### ACTIVITY
Scan the records below. Report the number of lines containing the word "closes", and nothing more.

Dataset entries:
____________________

==> src/assert_macros.svh <==
// ----------------------------------------------------------------------------
// Assertion macros
// Shared concurrent assertion forms for the glob sequence matcher.
// ----------------------------------------------------------------------------
`ifndef ASSERT_MACROS_SVH
`define ASSERT_MACROS_SVH

// Same-cycle implication, checked only outside reset.
`define ASSERT_IMPL(lbl, clk_s, rstn_s, ante, cons) \
    lbl: assert property (@(posedge clk_s) disable iff (!rstn_s) (ante) |-> (cons)) \
        else $error("glob match check failed");

// Next-cycle implication, checked only outside reset.
`define ASSERT_NEXT(lbl, clk_s, rstn_s, ante, cons) \
    lbl: assert property (@(posedge clk_s) disable iff (!rstn_s) (ante) |=> (cons)) \
        else $error("glob match check failed");

`endif

==> src/gcsm_pkg.sv <==
// ----------------------------------------------------------------------------
// gcsm_pkg
// Types and constants shared by the glob sequence matcher modules.
// ----------------------------------------------------------------------------
`default_nettype none

package gcsm_pkg;

    localparam int MAX_TOKENS_DEF   = 16;
    localparam int MAX_CHANNELS_DEF = 8;

    // Tokens covered by the kind and mask registers, and the padded count
    // that covers the largest token parameter.
    localparam int REG_TOKENS  = 16;
    localparam int PAD_TOKENS  = 32;
    localparam int MASK_W      = 8;

    localparam int COUNT_W     = 5;
    localparam int KINDS_W     = 32;
    localparam int MASKS_W     = 64;
    localparam int CFG_DATA_W  = 64;
    localparam int CFG_INDEX_W = 2;
    localparam int CHANNEL_W   = 8;

    typedef enum logic [CFG_INDEX_W-1:0] {
        REG_TOKEN_COUNT = 2'd0,
        REG_TOKEN_KINDS = 2'd1,
        REG_MASKS_LOW   = 2'd2,
        REG_MASKS_HIGH  = 2'd3
    } reg_index_t;

    typedef enum logic [1:0] {
        KIND_LETTER = 2'd0,
        KIND_SINGLE = 2'd1,
        KIND_MULTI  = 2'd2,
        KIND_NONE   = 2'd3
    } kind_t;

    typedef struct packed {
        logic [COUNT_W-1:0] token_count;
        logic [KINDS_W-1:0] token_kinds;
        logic [MASKS_W-1:0] masks_low;
        logic [MASKS_W-1:0] masks_high;
    } cfg_t;

endpackage

`default_nettype wire

==> src/gcsm_step.sv <==
// ----------------------------------------------------------------------------
// gcsm_step
// One layer of the bit-parallel glob match: closes the live position set,
// advances it by one channel and closes the result again.
// ----------------------------------------------------------------------------
`default_nettype none

module gcsm_step #(
    parameter int MAX_TOKENS   = gcsm_pkg::MAX_TOKENS_DEF,
    parameter int MAX_CHANNELS = gcsm_pkg::MAX_CHANNELS_DEF
) (
    input  wire logic [MAX_TOKENS:0]           live,
    input  wire logic [gcsm_pkg::CHANNEL_W-1:0] channel,
    input  wire gcsm_pkg::cfg_t                cfg,
    output logic      [MAX_TOKENS:0]           live_next,
    output logic                               matched
);

    localparam int W      = MAX_TOKENS + 1;
    localparam int LEVELS = (W > 1) ? $clog2(W) : 1;
    localparam int CH_LIM = (MAX_CHANNELS < gcsm_pkg::MASK_W) ? MAX_CHANNELS
                                                               : gcsm_pkg::MASK_W;
    localparam logic [gcsm_pkg::CHANNEL_W-1:0] CH_LIMIT = gcsm_pkg::CHANNEL_W'(CH_LIM);

    logic [2*gcsm_pkg::PAD_TOKENS-1:0]                 kinds_all;
    logic [gcsm_pkg::MASK_W*gcsm_pkg::PAD_TOKENS-1:0]  masks_all;
    logic [W-1:0] active;
    logic [W-1:0] multi;
    logic [W-1:0] end_pos;
    logic [W-1:0] cur;
    logic [W-1:0] advanced;
    logic         chan_ok;

    // A live position in front of an active multi wildcard also makes the
    // following position live. The chain is resolved as a parallel prefix.
    function automatic logic [W-1:0] close_set(input logic [W-1:0] s,
                                               input logic [W-1:0] p_in);
        logic [W-1:0] g;
        logic [W-1:0] p;
        logic [W-1:0] g_n;
        logic [W-1:0] p_n;
        g = s;
        p = p_in;
        for (int lvl = 0; lvl < LEVELS; lvl++) begin
            g_n = g;
            p_n = '0;
            for (int j = 0; j < W; j++) begin
                if (j >= (1 << lvl))
                    g_n[j] = g[j] | (g[j - (1 << lvl)] & p[j - (1 << lvl)]);
                if (j + (1 << lvl) < W)
                    p_n[j] = p[j] & p[j + (1 << lvl)];
            end
            g = g_n;
            p = p_n;
        end
        return g;
    endfunction

    // Tokens beyond the registers never match anything.
    assign kinds_all = {{(2*gcsm_pkg::PAD_TOKENS-gcsm_pkg::KINDS_W){1'b1}}, cfg.token_kinds};
    assign masks_all = {{(gcsm_pkg::MASK_W*gcsm_pkg::PAD_TOKENS-2*gcsm_pkg::MASKS_W){1'b0}},
                        cfg.masks_high, cfg.masks_low};
    assign chan_ok   = (channel < CH_LIMIT);

    always_comb
    begin
        active = '0;
        multi  = '0;
        for (int i = 0; i < MAX_TOKENS; i++) begin
            active[i] = (i < int'(cfg.token_count));
            multi[i]  = active[i] &&
                        (gcsm_pkg::kind_t'(kinds_all[2*i +: 2]) == gcsm_pkg::KIND_MULTI);
        end
        end_pos = '0;
        for (int i = 1; i < W; i++)
            end_pos[i] = active[i-1] & ~active[i];
    end

    assign cur = close_set(live, multi);

    always_comb
    begin
        advanced = '0;
        for (int i = 0; i < MAX_TOKENS; i++) begin
            if (cur[i] && active[i]) begin
                case (gcsm_pkg::kind_t'(kinds_all[2*i +: 2]))
                    gcsm_pkg::KIND_LETTER:
                    begin
                        if (chan_ok && masks_all[gcsm_pkg::MASK_W*i + int'(channel[2:0])])
                            advanced[i+1] = 1'b1;
                    end
                    gcsm_pkg::KIND_SINGLE: advanced[i+1] = 1'b1;
                    gcsm_pkg::KIND_MULTI:  advanced[i]   = 1'b1;
                    default: ;
                endcase
            end
        end
    end

    assign live_next = close_set(advanced, multi);
    assign matched   = |(live_next & end_pos);

endmodule

`default_nettype wire

==> src/glob_class_sequence_match.sv <==
// A last layer is held in the s1 register, then its step result is registered on out_valid.
// Throughput: one layer per cycle while in_stall is low; the live-set update through one register stage sets it.
// A stalled result holds only a layer flagged last; other layers keep flowing.
// Reset clears the valid flags and the pattern (no match) and sets the live set to the start position.
// ----------------------------------------------------------------------------
// glob_class_sequence_match
// Matches a stream of channel indices against a configured glob pattern.
// ----------------------------------------------------------------------------
`default_nettype none
`include "assert_macros.svh"

module glob_class_sequence_match #(
    parameter int MAX_TOKENS   = gcsm_pkg::MAX_TOKENS_DEF,
    parameter int MAX_CHANNELS = gcsm_pkg::MAX_CHANNELS_DEF
) (
    input  wire logic                             clk,
    input  wire logic                             rst_n,
    input  wire logic                             cfg_write_en,
    input  wire logic [gcsm_pkg::CFG_INDEX_W-1:0] cfg_index,
    input  wire logic [gcsm_pkg::CFG_DATA_W-1:0]  cfg_data,
    input  wire logic                             in_valid,
    output logic                                  in_stall,
    input  wire logic [gcsm_pkg::CHANNEL_W-1:0]   channel,
    input  wire logic                             last_layer,
    output logic                                  out_valid,
    input  wire logic                             out_stall,
    output logic                                  matched
);

    localparam logic [MAX_TOKENS:0] START = {{MAX_TOKENS{1'b0}}, 1'b1};

    gcsm_pkg::cfg_t cfg_reg;
    gcsm_pkg::cfg_t cfg_next;

    logic [MAX_TOKENS:0]            live_reg;
    logic [MAX_TOKENS:0]            live_next;
    logic [MAX_TOKENS:0]            step_live;
    logic                           step_matched;

    logic                           s1_valid_reg;
    logic                           s1_valid_next;
    logic [gcsm_pkg::CHANNEL_W-1:0] s1_channel_reg;
    logic                           s1_last_reg;

    logic                           out_valid_reg;
    logic                           out_valid_next;
    logic                           matched_reg;

    logic                           in_accept;
    logic                           out_free;
    logic                           s1_fire;

    always_comb
    begin
        cfg_next = cfg_reg;
        if (cfg_write_en) begin
            case (gcsm_pkg::reg_index_t'(cfg_index))
                gcsm_pkg::REG_TOKEN_COUNT:
                    cfg_next.token_count = cfg_data[gcsm_pkg::COUNT_W-1:0];
                gcsm_pkg::REG_TOKEN_KINDS:
                    cfg_next.token_kinds = cfg_data[gcsm_pkg::KINDS_W-1:0];
                gcsm_pkg::REG_MASKS_LOW:
                    cfg_next.masks_low   = cfg_data[gcsm_pkg::MASKS_W-1:0];
                gcsm_pkg::REG_MASKS_HIGH:
                    cfg_next.masks_high  = cfg_data[gcsm_pkg::MASKS_W-1:0];
                default: ;
            endcase
        end
    end

    gcsm_step #(
        .MAX_TOKENS   (MAX_TOKENS),
        .MAX_CHANNELS (MAX_CHANNELS)
    ) u_step (
        .live      (live_reg),
        .channel   (s1_channel_reg),
        .cfg       (cfg_reg),
        .live_next (step_live),
        .matched   (step_matched)
    );

    // Only a last layer needs room in the result register.
    assign out_free  = ~out_valid_reg | ~out_stall;
    assign s1_fire   = s1_valid_reg & (~s1_last_reg | out_free);
    assign in_stall  = s1_valid_reg & ~s1_fire;
    assign in_accept = in_valid & ~in_stall;

    assign s1_valid_next  = in_accept | (s1_valid_reg & ~s1_fire);
    assign out_valid_next = (s1_fire & s1_last_reg) | (out_valid_reg & out_stall);

    always_comb
    begin
        live_next = live_reg;
        if (s1_fire)
            live_next = s1_last_reg ? START : step_live;
    end

    always_ff @(posedge clk or negedge rst_n)
    begin
        if (!rst_n) begin
            cfg_reg       <= '0;
            live_reg      <= START;
            s1_valid_reg  <= 1'b0;
            out_valid_reg <= 1'b0;
        end else begin
            cfg_reg       <= cfg_next;
            live_reg      <= live_next;
            s1_valid_reg  <= s1_valid_next;
            out_valid_reg <= out_valid_next;
        end
    end

    always_ff @(posedge clk)
    begin
        if (in_accept) begin
            s1_channel_reg <= channel;
            s1_last_reg    <= last_layer;
        end
        if (s1_fire && s1_last_reg)
            matched_reg <= step_matched;
    end

    assign out_valid = out_valid_reg;
    assign matched   = matched_reg;

    `ASSERT_IMPL(a_stall_only_when_held, clk, rst_n, in_stall, s1_valid_reg && s1_last_reg)
    `ASSERT_NEXT(a_restart_after_last, clk, rst_n, s1_fire && s1_last_reg, live_reg == START)
    `ASSERT_IMPL(a_result_from_last, clk, rst_n, $rose(out_valid_reg), $past(s1_fire && s1_last_reg))

endmodule

`default_nettype wire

____________________

### YOUR SOLUTION
2